15 September, 2017 - MA Coursework

C. Scott Dixon, “Popular Astrology and Lutheran Propaganda in Reformation Germany,” History 84, no. 275 (July 1999).


In his “Popular Astrology and Lutheran Propaganda” C. Scott Dixon corroborates this Lutheran shift of considering, in addition to the gospels, that “the whole order and disorder of the heavens” also “spoke of God’s will . . ..” He sets this shift against the backdrop of not so theological Lutheran aspirations to hasten their conversion and salvation of the German people. Despite Luther’s belief that mere exposure to the word of God unobscured by elitist Latin would be the sole necessary and sufficient cause for salvation, Lutheran evangelism was progressing slowly in the eyes of its theologians: humanity was as sinfully indulgent as it had been; the doom portended by comets should do the trick (hence the titular “Propaganda”). Dixon complicates this sèmantik turn by qualifying that, for Lutherans, though God could intervene to alter the course of nature, this was not the same as the medieval Catholic conception of sacrality.

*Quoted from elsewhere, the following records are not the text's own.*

This is an optimization exercise on Yosys and OpenROAD, whose aim is small area, not a production implementation. Where RTL was checked, it was by simulation tests only, not by an equivalence proof against the original. No driver is modelled on the clock port, so clocking that relies on it looks cheaper here than on a real chip. Power figures rest on the tool's default switching activity, not on a simulated workload.

==> module uart_rx, before the edit <==
module uart_rx(
	input clk,
	input rst_n,
	input uart_rx,
	input clk_bps,
	input at_436,
	output bps_start,
	output [7:0] rx_data,
	output rx_done
    );
reg [2:0] q;
wire neg_uart_rx = q[2];
always @(posedge clk or negedge rst_n) begin
	if (!rst_n)
		q <= 3'b000;
	else
		q <= {~uart_rx & q[1] & ~q[0], q[0] & (uart_rx | q[1]), uart_rx};
end
reg rx_int;
reg sr0;
reg [8:1] srs;
localparam [8:1] SRINV = 8'b10110100;
wire [8:1] sr = srs ^ SRINV;
wire last = sr0 & at_436;
always @(posedge clk or negedge rst_n) begin
	if (!rst_n)
		rx_int <= 1'b0;
	else if (neg_uart_rx)
		rx_int <= 1'b1;
	else if (last)
		rx_int <= 1'b0;
end
always @(posedge clk or negedge rst_n) begin
	if (!rst_n)
		sr0 <= 1'b1;
	else if (clk_bps)
		sr0 <= sr[1] & ~sr0;
end
always @(posedge clk) begin
	if (clk_bps)
		srs <= (sr0 ? 8'b1000_0000 : {uart_rx, sr[8:2]}) ^ SRINV;
end
assign bps_start = rx_int;
assign rx_data = sr[8:1];
assign rx_done = last & ~neg_uart_rx;
endmodule
Settings: LEC_CHECK=0, CAP_MARGIN=20, CORE_MARGIN=2, CORE_UTILIZATION=40, SLEW_MARGIN=20; clock period 10.0 ns.
standard.sh (not shown) runs the stock make flow with config.mk's settings and CLKGATE_MAP_FILE= SYNTH_SCRIPT=/design/flow/synth_recipe.tcl, a recipe that flattens the netlist after the stock synthesis.
==> flow/flow/run.sh <==
#!/bin/bash
# The standard layout, with four changes: ABC maps the logic for area, the
# port buffers are the smallest buffer cell, CTS adds no dummy loads and
# builds the tree of small buffers, and after CTS fix_clk.tcl makes the
# leaf buffers stronger only where a flip-flop clock pin would see a slow
# edge (and the root buffer, which drives only buffers, smaller).
set -euo pipefail
here=$(pwd)
export AREA_ABC_SCRIPT=$here/flow/abc.script
export BUFFER_PORTS_ARGS="-buffer_cell sky130_fd_sc_hd__buf_1"
export CTS_ARGS="-sink_clustering_enable -repair_clock_nets -dont_use_dummy_load -root_buf sky130_fd_sc_hd__clkbuf_4 -buf_list sky130_fd_sc_hd__clkbuf_4"
export POST_CTS_TCL=$here/flow/fix_clk.tcl
export CLK_SLEW_TARGET=0.115
export CLK_BUF_BIG=sky130_fd_sc_hd__clkbuf_8
export CLK_ROOT_BUF=sky130_fd_sc_hd__clkbuf_1
bash standard.sh SYNTH_SCRIPT=$here/flow/synth.tcl finish > make_finish.log 2>&1
Other scripts of this flow, unchanged in this note and not shown: flow/flow/abc.script, flow/flow/fix_clk.tcl, flow/flow/synth.tcl
Edit:
--- a/flow/design.v
+++ b/flow/design.v
@@ -56,13 +56,11 @@
 	else
 		q <= {~uart_rx & q[1] & ~q[0], q[0] & (uart_rx | q[1]), uart_rx};
 end
 reg rx_int;
 reg sr0;
-reg [8:1] srs;
-localparam [8:1] SRINV = 8'b10110100;
-wire [8:1] sr = srs ^ SRINV;
+reg [8:1] sr;
 wire last = sr0 & at_436;
 always @(posedge clk or negedge rst_n) begin
 	if (!rst_n)
 		rx_int <= 1'b0;
 	else if (neg_uart_rx)
@@ -76,11 +74,11 @@
 	else if (clk_bps)
 		sr0 <= sr[1] & ~sr0;
 end
 always @(posedge clk) begin
 	if (clk_bps)
-		srs <= (sr0 ? 8'b1000_0000 : {uart_rx, sr[8:2]}) ^ SRINV;
+		sr <= sr0 ? 8'b1000_0000 : {uart_rx, sr[8:2]};
 end
 assign bps_start = rx_int;
 assign rx_data = sr[8:1];
 assign rx_done = last & ~neg_uart_rx;
 endmodule
What happened: The changed run completed without violations. Clock power fell by a little under a tenth. Worst setup slack improved by 0.0030 ns. Sequential cell count stays the same. Power falls by a little under a tenth. Hold slack stays flat. Global-route usage came out lower by 0.47 points. Synthesized cell count rose by a few percent. Via count grows slightly. Area after synthesis increases slightly. Routed wire length goes down by a few percent. Cell count climbs slightly.
Only the layout flow was run in the second run of this note; the RTL was not checked for function there.


The RTL this note starts from:
==> flow/design.v <==
module speed_rx(
	input clk,
	input bps_start,
	output clk_bps,
	output at_436
    );
localparam [9:0] INV = 10'b1110100010;
localparam [9:0] LOAD = 10'b0001100011;	 
localparam [9:0] G = 10'b0011100110;	 
localparam [9:0] J = 10'b0000100000;	 
localparam [9:0] JUMP = 10'b0000101000;	 
reg [9:0] t;
wire [9:0] s = t ^ INV;
assign clk_bps = ~s[0] & ~s[1] & s[2] & ~s[4] & ~s[5] & ~s[6] & ~s[7] & ~s[8];
assign at_436 = ~s[0] & ~s[1] & ~s[2] & s[3] & ~s[4] & ~s[6] & ~s[8] & ~s[9];
wire [9:0] shifted = {s[8:0], s[6] ^ s[9]};
wire [9:0] counted = clk_bps ? (shifted & ~J) | (JUMP & J) : shifted;
wire [9:0] s_next = bps_start ? counted : (counted & ~G) | (LOAD & G);
always @(posedge clk)
	t <= s_next ^ INV;
endmodule
module speed_tx(
	input clk,
	input bps_start,
	output clk_bps
    );
localparam [9:0] INV = 10'b0011000100;
localparam [9:0] LOAD = 10'b0011000000;	 
localparam [9:0] G = 10'b0101000100;	 
localparam [9:0] J = 10'b0100001000;	 
localparam [9:0] JUMP = 10'b0000100001;	 
reg [9:0] t;
wire [9:0] s = t ^ INV;
assign clk_bps = ~s[0] & ~s[1] & s[2] & ~s[3] & s[4] & ~s[5] & ~s[6] & s[7] & ~s[8];
wire [9:0] shifted = {s[8:0], s[2] ^ s[9]};
wire [9:0] counted = clk_bps ? (shifted & ~J) | (JUMP & J) : shifted;
wire [9:0] s_next = bps_start ? counted : (counted & ~G) | (LOAD & G);
always @(posedge clk)
	t <= s_next ^ INV;
endmodule
module uart_rx(
	input clk,
	input rst_n,
	input uart_rx,
	input clk_bps,
	input at_436,
	output bps_start,
	output [7:0] rx_data,
	output rx_done
    );
reg [2:0] q;
wire neg_uart_rx = q[2];
always @(posedge clk or negedge rst_n) begin
	if (!rst_n)
		q <= 3'b000;
	else
		q <= {~uart_rx & q[1] & ~q[0], q[0] & (uart_rx | q[1]), uart_rx};
end
reg rx_int;
reg sr0;
reg [8:1] srs;
localparam [8:1] SRINV = 8'b10110100;
wire [8:1] sr = srs ^ SRINV;
wire last = sr0 & at_436 & rx_int;
always @(posedge clk or negedge rst_n) begin
	if (!rst_n)
		rx_int <= 1'b0;
	else if (neg_uart_rx)
		rx_int <= 1'b1;
	else if (last)
		rx_int <= 1'b0;
end
always @(posedge clk or negedge rst_n) begin
	if (!rst_n)
		sr0 <= 1'b1;
	else if (clk_bps & rx_int)
		sr0 <= sr[1] & ~sr0;
end
always @(posedge clk) begin
	if (clk_bps)
		srs <= (sr0 ? 8'b1000_0000 : {uart_rx, sr[8:2]}) ^ SRINV;
end
assign bps_start = rx_int;
assign rx_data = sr[8:1];
assign rx_done = last & ~neg_uart_rx;
endmodule
module uart_tx(
	input clk,
	input rst_n,
	input clk_bps,
	input [7:0] rx_data,
	input [12:0] x_axis,
	input [12:0] y_axis,
	input [12:0] z_axis,
	input rx_done,
	output uart_tx,
	output bps_start
    );
reg [1:0] d;
wire go = d[1] & ~d[0];
always @(posedge clk or negedge rst_n) begin
	if (!rst_n)
		d <= 2'b00;
	else
		d <= {d[0], rx_done | (d[0] & ~d[1])};
end
wire cmd = ~rx_data[7] & rx_data[6] & rx_data[4] & rx_data[3] & ~rx_data[2];
wire sx = cmd & ~rx_data[1] & ~rx_data[0];
wire sy = cmd & ~rx_data[1] & rx_data[0];
wire sz = cmd & rx_data[1] & ~rx_data[0];
wire sxl = sx & rx_data[5], syl = sy & rx_data[5], szl = sz & rx_data[5];
wire sxh = sx & ~rx_data[5], syh = sy & ~rx_data[5], szh = sz & ~rx_data[5];
wire [7:0] lo = (x_axis[7:0] & {8{sxl}}) | (y_axis[7:0] & {8{syl}}) | (z_axis[7:0] & {8{szl}});
wire [4:0] hi = (x_axis[12:8] & {5{sxh}}) | (y_axis[12:8] & {5{syh}}) | (z_axis[12:8] & {5{szh}});
wire [7:0] reply = lo | {{3{hi[4]}}, hi};
reg [7:0] tx_data;
always @(posedge clk) begin
	if (go)
		tx_data <= reply;
end
reg [3:0] m;
reg uart_tx_r;
wire idle = m[3] & ~m[1] & m[0];	 
wire p = clk_bps & ~idle;
always @(posedge clk or negedge rst_n) begin
	if (!rst_n) begin
		m <= 4'd9;
		uart_tx_r <= 1'b1;
	end else begin
		if (go & idle)
			m <= 4'd15;
		else if (p)
			m <= m + 1'b1;
		if (p)
			uart_tx_r <= m[3] ? ~m[0] : tx_data[m[2:0]];
	end
end
assign uart_tx = uart_tx_r;
assign bps_start = ~idle;
endmodule
module uart_axis_bridge(
	input clk,
	input rst_n,
	input uart_rx,
	input [12:0] x_axis,
	input [12:0] y_axis,
	input [12:0] z_axis,
	output uart_tx
    );
wire bps_start1,bps_start2;
wire clk_bps1,clk_bps2;
wire at_436_1;
wire [7:0] rx_data;
wire rx_done;
speed_rx speed_rx(
	.clk(clk),
	.bps_start(bps_start1),
	.clk_bps(clk_bps1),
	.at_436(at_436_1)
);
uart_rx rx_i(
	.clk(clk),
	.rst_n(rst_n),
	.uart_rx(uart_rx),
	.clk_bps(clk_bps1),
	.at_436(at_436_1),
	.bps_start(bps_start1),
	.rx_data(rx_data),
	.rx_done(rx_done)
);
speed_tx speed_tx(
	.clk(clk),
	.bps_start(bps_start2),
	.clk_bps(clk_bps2)
);
uart_tx tx_i(
	.clk(clk),
	.rst_n(rst_n),
	.clk_bps(clk_bps2),
	.rx_data(rx_data),
	.x_axis(x_axis),
	.y_axis(y_axis),
	.z_axis(z_axis),
	.rx_done(rx_done),
	.uart_tx(uart_tx),
	.bps_start(bps_start2)
);
endmodule
==> flow/config.mk <==
export PLATFORM = sky130hd
export DESIGN_NAME = uart_axis_bridge
export DESIGN_NICKNAME = uart_axis_bridge
export VERILOG_FILES = /design/flow/design.v
export SDC_FILE = /design/flow/constraint.sdc
export NUM_CORES = 4
export LEC_CHECK = 0
export CAP_MARGIN = 20
export CORE_MARGIN = 2
export CORE_UTILIZATION = 55
export PLACE_DENSITY = 0.7
export SLEW_MARGIN = 20
==> flow/constraint.sdc <==
create_clock -name core_clock -period 10.0 [get_ports {clk}]
set_input_delay 2.0000 -clock core_clock [delete_from_list [all_inputs] [get_ports {clk}]]
set_output_delay 2.0000 -clock core_clock [all_outputs]
set_load 0.01 [all_outputs]
==> flow/flow/run.sh <==
#!/bin/bash
# The standard layout, with four changes: ABC maps the logic for area, the
# port buffers are the smallest buffer cell, CTS adds no dummy loads and
# builds the tree of small buffers, and after CTS fix_clk.tcl makes the
# leaf buffers stronger only where a flip-flop clock pin would see a slow
# edge (and the root buffer, which drives only buffers, smaller).
set -euo pipefail
here=$(pwd)
export AREA_ABC_SCRIPT=$here/flow/abc.script
export BUFFER_PORTS_ARGS="-buffer_cell sky130_fd_sc_hd__buf_1"
export CTS_ARGS="-sink_clustering_enable -repair_clock_nets -dont_use_dummy_load -root_buf sky130_fd_sc_hd__clkbuf_4 -buf_list sky130_fd_sc_hd__clkbuf_4"
export POST_CTS_TCL=$here/flow/fix_clk.tcl
export CLK_SLEW_TARGET=0.122
export CLK_BUF_BIG=sky130_fd_sc_hd__clkbuf_8
export CLK_ROOT_BUF=sky130_fd_sc_hd__clkbuf_1
bash standard.sh SYNTH_SCRIPT=$here/flow/synth.tcl finish > make_finish.log 2>&1
Other scripts of this flow, unchanged in this note and not shown: flow/flow/abc.script, flow/flow/fix_clk.tcl, flow/flow/synth.tcl
Change:
--- a/flow/design.v
+++ b/flow/design.v
@@ -59,11 +59,11 @@
 reg rx_int;
 reg sr0;
 reg [8:1] srs;
 localparam [8:1] SRINV = 8'b10110100;
 wire [8:1] sr = srs ^ SRINV;
-wire last = sr0 & at_436 & rx_int;
+wire last = sr0 & at_436;
 always @(posedge clk or negedge rst_n) begin
 	if (!rst_n)
 		rx_int <= 1'b0;
 	else if (neg_uart_rx)
 		rx_int <= 1'b1;
@@ -71,11 +71,11 @@
 		rx_int <= 1'b0;
 end
 always @(posedge clk or negedge rst_n) begin
 	if (!rst_n)
 		sr0 <= 1'b1;
-	else if (clk_bps & rx_int)
+	else if (clk_bps)
 		sr0 <= sr[1] & ~sr0;
 end
 always @(posedge clk) begin
 	if (clk_bps)
 		srs <= (sr0 ? 8'b1000_0000 : {uart_rx, sr[8:2]}) ^ SRINV;
@@ -119,21 +119,20 @@
 		tx_data <= reply;
 end
 reg [3:0] m;
 reg uart_tx_r;
 wire idle = m[3] & ~m[1] & m[0];	 
-wire p = clk_bps & ~idle;
 always @(posedge clk or negedge rst_n) begin
 	if (!rst_n) begin
 		m <= 4'd9;
 		uart_tx_r <= 1'b1;
 	end else begin
 		if (go & idle)
 			m <= 4'd15;
-		else if (p)
+		else if (clk_bps)
 			m <= m + 1'b1;
-		if (p)
+		if (clk_bps)
 			uart_tx_r <= m[3] ? ~m[0] : tx_data[m[2:0]];
 	end
 end
 assign uart_tx = uart_tx_r;
 assign bps_start = ~idle;
Outcome:
- cell area goes down by about 0.37%
- synthesized cell count falls by 2.6%
- non-clock buffer count drops by 1
- routed wire length went down by 4.2%
- sequential share of layout area goes up by 0.22 points
- via count went down by about 1.1%
- maximum frequency went up by about 1.6%
- hold slack is about the same
- clock-buffer cell count does not change
- power went up by about 6%
- synthesized area went down by 0.35%
- critical path depth stays the same
- global-route usage came out higher by 0.21 points

==> afterwards: timing with drivers on the ports <==
No port has a modelled driver above. Below, the same layouts with a new extraction and two added sets of constraints.
Step 1 sets driving cells, clkbuf_16 on the clock port and buf_2 on the other inputs (assumed; they add their load-dependent delay and slew).
Step 2 times the ports against the registers' clock, not the clock port: input delays grow and output delays shrink by t, the midpoint of the rising clock arrivals with the driver on.
a / b / c = no drivers / after step 1 / after step 2; a / b = the first two.
| run | t (ns) | setup slack, ns | hold WS [ns] |
|---|---|---|---|
| the first run of note 1 | 0.534 | 6.815 / 6.791 / 6.977 | 0.357 / 0.357 / 0.357 |
| the second run of note 1 | 0.510 | 6.818 / 6.796 / 6.925 | 0.354 / 0.354 / 0.354 |
| the first run of note 2 | 0.475 | 6.870 / 6.848 / 6.953 | 0.358 / 0.358 / 0.358 |
| the second run of note 2 | 0.436 | 6.918 / 6.894 / 6.971 | 0.358 / 0.358 / 0.358 |
After both steps every run listed still meets setup and hold.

For sixteenth-century Lutherans, in Dixon’s view, the material world was not a “repository of the sacred” but the relationship between God and nature was not completely severed, but instead became “rather a ‘weaker and more ill-defined form of sacrality’.” Curiously, reading Vermij, one is left with the impression that, if anything, the relationship between God and the natural world was strengthened, maximized, even.